False Bay Slow Chenin Blanc 2025
Chenin Blanc ist am Kap keine Modesorte, sondern Grundausstattung. Kaum irgendwo sonst steht so viel Rebfläche davon, und sie liefert vom leichten Alltagswein bis zum großen Gewächs jede Spielart. False Bay siedelt diesen hier im leichtfüßigen Bereich an: kein Wein, der beeindrucken will, sondern einer, der schmeckt.
Gewachsen ist er auf Sandboden und Granit, zwei Untergründen, die Wasser kaum halten und den Reben nichts schenken. Eine Maischestandzeit gab es nicht, die Beeren wurden direkt abgepresst, sodass Gerb- und Bitterstoffe aus den Schalen gar nicht erst in den Wein gelangen. Sechs Monate Edelstahl schließen die Arbeit ab.
Gelb mit grünen Reflexen. In der Nase weißer Pfirsich, ergänzt um reife Steinfrucht ohne scharfe Kanten.
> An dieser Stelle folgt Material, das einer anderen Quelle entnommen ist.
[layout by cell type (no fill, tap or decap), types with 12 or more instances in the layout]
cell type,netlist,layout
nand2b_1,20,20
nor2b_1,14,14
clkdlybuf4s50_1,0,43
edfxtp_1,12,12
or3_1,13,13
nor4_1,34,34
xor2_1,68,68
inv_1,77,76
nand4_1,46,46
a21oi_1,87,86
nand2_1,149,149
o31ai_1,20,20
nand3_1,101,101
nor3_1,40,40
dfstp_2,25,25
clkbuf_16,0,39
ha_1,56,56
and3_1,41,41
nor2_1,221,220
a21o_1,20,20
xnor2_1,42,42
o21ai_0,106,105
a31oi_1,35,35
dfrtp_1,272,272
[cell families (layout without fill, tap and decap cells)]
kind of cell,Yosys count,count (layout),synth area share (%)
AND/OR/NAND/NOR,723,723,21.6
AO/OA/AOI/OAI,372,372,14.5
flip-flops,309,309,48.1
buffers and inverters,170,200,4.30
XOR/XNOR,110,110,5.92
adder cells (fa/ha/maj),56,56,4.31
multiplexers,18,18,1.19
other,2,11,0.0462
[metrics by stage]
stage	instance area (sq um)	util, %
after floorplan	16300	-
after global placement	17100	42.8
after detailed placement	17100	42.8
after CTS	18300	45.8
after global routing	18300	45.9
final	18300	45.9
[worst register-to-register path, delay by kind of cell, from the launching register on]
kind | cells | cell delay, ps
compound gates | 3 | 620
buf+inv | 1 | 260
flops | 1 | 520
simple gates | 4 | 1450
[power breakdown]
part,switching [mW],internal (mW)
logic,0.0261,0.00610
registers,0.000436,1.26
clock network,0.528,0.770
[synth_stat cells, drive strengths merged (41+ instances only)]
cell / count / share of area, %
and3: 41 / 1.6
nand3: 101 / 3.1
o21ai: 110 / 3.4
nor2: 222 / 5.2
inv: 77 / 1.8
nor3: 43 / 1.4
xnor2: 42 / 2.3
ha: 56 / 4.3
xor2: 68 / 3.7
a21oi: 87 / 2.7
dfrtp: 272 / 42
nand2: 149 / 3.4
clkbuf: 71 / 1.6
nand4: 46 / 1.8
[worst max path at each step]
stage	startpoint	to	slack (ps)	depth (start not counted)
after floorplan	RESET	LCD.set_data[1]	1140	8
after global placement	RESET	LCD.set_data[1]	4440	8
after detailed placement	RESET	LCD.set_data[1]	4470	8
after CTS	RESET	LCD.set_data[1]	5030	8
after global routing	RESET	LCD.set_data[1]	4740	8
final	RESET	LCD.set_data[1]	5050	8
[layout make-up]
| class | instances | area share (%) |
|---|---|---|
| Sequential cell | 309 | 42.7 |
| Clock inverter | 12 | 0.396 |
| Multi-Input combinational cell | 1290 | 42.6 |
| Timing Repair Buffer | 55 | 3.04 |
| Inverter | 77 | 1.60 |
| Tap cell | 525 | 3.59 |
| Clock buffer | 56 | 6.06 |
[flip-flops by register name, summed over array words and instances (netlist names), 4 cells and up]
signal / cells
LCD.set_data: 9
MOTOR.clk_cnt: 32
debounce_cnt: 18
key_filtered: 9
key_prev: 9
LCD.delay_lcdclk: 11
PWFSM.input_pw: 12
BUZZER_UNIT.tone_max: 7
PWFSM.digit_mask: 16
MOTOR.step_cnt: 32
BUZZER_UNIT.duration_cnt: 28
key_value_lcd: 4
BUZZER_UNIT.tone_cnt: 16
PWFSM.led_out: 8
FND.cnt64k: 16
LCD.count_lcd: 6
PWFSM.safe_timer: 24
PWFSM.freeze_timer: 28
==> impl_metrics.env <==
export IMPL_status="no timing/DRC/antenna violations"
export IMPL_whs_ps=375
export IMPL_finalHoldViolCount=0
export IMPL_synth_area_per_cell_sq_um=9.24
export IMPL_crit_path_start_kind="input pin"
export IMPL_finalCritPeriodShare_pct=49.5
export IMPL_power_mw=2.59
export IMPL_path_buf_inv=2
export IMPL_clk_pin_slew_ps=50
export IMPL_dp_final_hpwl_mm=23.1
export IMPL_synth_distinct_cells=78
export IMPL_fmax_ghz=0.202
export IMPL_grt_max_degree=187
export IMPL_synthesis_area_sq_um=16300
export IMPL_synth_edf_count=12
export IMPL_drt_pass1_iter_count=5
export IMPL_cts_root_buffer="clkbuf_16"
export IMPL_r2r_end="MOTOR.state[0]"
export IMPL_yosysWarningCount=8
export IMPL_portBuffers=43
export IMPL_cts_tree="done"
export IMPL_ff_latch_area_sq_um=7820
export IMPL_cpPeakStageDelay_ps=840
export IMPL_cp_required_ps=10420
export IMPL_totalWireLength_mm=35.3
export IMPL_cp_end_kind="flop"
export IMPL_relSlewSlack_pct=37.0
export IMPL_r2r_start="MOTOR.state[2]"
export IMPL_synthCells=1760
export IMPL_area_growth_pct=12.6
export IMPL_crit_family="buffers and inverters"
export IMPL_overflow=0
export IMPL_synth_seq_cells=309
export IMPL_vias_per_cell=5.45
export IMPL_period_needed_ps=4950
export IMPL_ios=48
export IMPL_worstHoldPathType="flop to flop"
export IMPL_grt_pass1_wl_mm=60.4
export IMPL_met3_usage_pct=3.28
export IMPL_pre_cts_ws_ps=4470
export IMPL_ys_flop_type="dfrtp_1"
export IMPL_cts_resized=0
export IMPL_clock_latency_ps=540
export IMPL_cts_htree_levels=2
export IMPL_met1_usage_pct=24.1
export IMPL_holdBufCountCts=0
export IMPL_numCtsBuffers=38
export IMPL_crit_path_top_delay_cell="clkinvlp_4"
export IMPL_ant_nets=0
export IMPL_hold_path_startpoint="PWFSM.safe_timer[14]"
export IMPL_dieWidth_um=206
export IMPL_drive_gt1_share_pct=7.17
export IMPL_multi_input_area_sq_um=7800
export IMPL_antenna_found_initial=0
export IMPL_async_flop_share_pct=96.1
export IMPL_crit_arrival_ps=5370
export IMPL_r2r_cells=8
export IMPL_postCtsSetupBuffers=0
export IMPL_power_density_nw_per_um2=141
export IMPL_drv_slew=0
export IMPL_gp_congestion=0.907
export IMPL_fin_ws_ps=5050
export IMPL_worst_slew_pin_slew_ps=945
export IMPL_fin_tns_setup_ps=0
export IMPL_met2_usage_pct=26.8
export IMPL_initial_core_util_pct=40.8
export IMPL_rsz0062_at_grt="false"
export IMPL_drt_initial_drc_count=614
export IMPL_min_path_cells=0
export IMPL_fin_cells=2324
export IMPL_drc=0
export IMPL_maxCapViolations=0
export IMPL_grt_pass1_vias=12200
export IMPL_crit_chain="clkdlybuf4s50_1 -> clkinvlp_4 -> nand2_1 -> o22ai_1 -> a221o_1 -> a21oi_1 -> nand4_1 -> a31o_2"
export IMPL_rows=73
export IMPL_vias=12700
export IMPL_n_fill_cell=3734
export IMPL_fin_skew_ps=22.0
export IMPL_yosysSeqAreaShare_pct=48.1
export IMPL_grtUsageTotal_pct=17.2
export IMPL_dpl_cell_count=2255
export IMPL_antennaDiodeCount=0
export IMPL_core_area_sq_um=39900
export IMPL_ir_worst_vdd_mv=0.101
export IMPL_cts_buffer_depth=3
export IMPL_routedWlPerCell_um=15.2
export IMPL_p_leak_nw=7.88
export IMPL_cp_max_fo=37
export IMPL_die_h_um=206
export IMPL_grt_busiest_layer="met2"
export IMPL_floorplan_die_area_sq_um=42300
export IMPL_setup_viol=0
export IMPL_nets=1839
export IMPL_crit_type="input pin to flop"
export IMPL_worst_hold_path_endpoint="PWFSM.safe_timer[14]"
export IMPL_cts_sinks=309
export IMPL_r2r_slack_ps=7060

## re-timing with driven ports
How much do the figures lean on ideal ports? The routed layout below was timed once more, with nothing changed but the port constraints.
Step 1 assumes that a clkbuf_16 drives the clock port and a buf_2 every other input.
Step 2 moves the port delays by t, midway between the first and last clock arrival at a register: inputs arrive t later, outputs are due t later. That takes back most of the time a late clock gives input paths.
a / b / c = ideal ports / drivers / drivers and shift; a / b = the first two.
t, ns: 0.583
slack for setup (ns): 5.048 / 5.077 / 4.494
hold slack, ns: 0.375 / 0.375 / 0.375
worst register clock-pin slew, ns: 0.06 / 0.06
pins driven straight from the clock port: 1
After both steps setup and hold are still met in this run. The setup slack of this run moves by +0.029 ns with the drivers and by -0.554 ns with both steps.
Am Gaumen fällt vor allem der Schmelz auf, ein weiches, fast cremiges Mundgefühl, in das die Säure so ruhig eingebettet ist, dass sie erst beim zweiten Schluck auffällt. Der Nachhall bleibt zurückhaltend und erinnert an Nektarine und Aprikose. 13 %, trocken, unaufgeregt, bei 8 bis 10 Grad zu servieren.
Ein Wein für die helle Küche. Gebratene Scholle mit Butter, Pasta in einer hellen Sauce oder ein grüner Salat, auf dem noch warme Hähnchenstreifen liegen — mehr braucht es nicht.